(COLLECTED DATA)

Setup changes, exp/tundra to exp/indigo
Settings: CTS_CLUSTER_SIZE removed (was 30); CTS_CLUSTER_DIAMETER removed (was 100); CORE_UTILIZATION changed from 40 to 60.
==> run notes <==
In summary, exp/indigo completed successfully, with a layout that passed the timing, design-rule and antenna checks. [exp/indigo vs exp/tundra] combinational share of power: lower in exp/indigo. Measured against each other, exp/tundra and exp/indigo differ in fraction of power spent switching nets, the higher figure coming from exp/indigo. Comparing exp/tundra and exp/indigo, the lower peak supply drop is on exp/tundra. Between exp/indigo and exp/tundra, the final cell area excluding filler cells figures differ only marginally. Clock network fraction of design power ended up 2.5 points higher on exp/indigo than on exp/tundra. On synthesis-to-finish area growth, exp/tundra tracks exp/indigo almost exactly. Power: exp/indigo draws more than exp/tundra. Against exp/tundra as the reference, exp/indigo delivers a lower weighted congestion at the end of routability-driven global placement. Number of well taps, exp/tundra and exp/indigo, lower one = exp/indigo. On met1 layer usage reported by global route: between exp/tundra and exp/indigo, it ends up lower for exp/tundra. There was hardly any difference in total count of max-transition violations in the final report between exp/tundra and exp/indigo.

(End COLLECTED DATA)

Restate the whole of the material exactly.

[SOLUTION TO THE EXERCISE]
Setup changes, exp/tundra to exp/indigo
Settings: CTS_CLUSTER_SIZE removed (was 30); CTS_CLUSTER_DIAMETER removed (was 100); CORE_UTILIZATION changed from 40 to 60.
==> run notes <==
In summary, exp/indigo completed successfully, with a layout that passed the timing, design-rule and antenna checks. [exp/indigo vs exp/tundra] combinational share of power: lower in exp/indigo. Measured against each other, exp/tundra and exp/indigo differ in fraction of power spent switching nets, the higher figure coming from exp/indigo. Comparing exp/tundra and exp/indigo, the lower peak supply drop is on exp/tundra. Between exp/indigo and exp/tundra, the final cell area excluding filler cells figures differ only marginally. Clock network fraction of design power ended up 2.5 points higher on exp/indigo than on exp/tundra. On synthesis-to-finish area growth, exp/tundra tracks exp/indigo almost exactly. Power: exp/indigo draws more than exp/tundra. Against exp/tundra as the reference, exp/indigo delivers a lower weighted congestion at the end of routability-driven global placement. Number of well taps, exp/tundra and exp/indigo, lower one = exp/indigo. On met1 layer usage reported by global route: between exp/tundra and exp/indigo, it ends up lower for exp/tundra. There was hardly any difference in total count of max-transition violations in the final report between exp/tundra and exp/indigo.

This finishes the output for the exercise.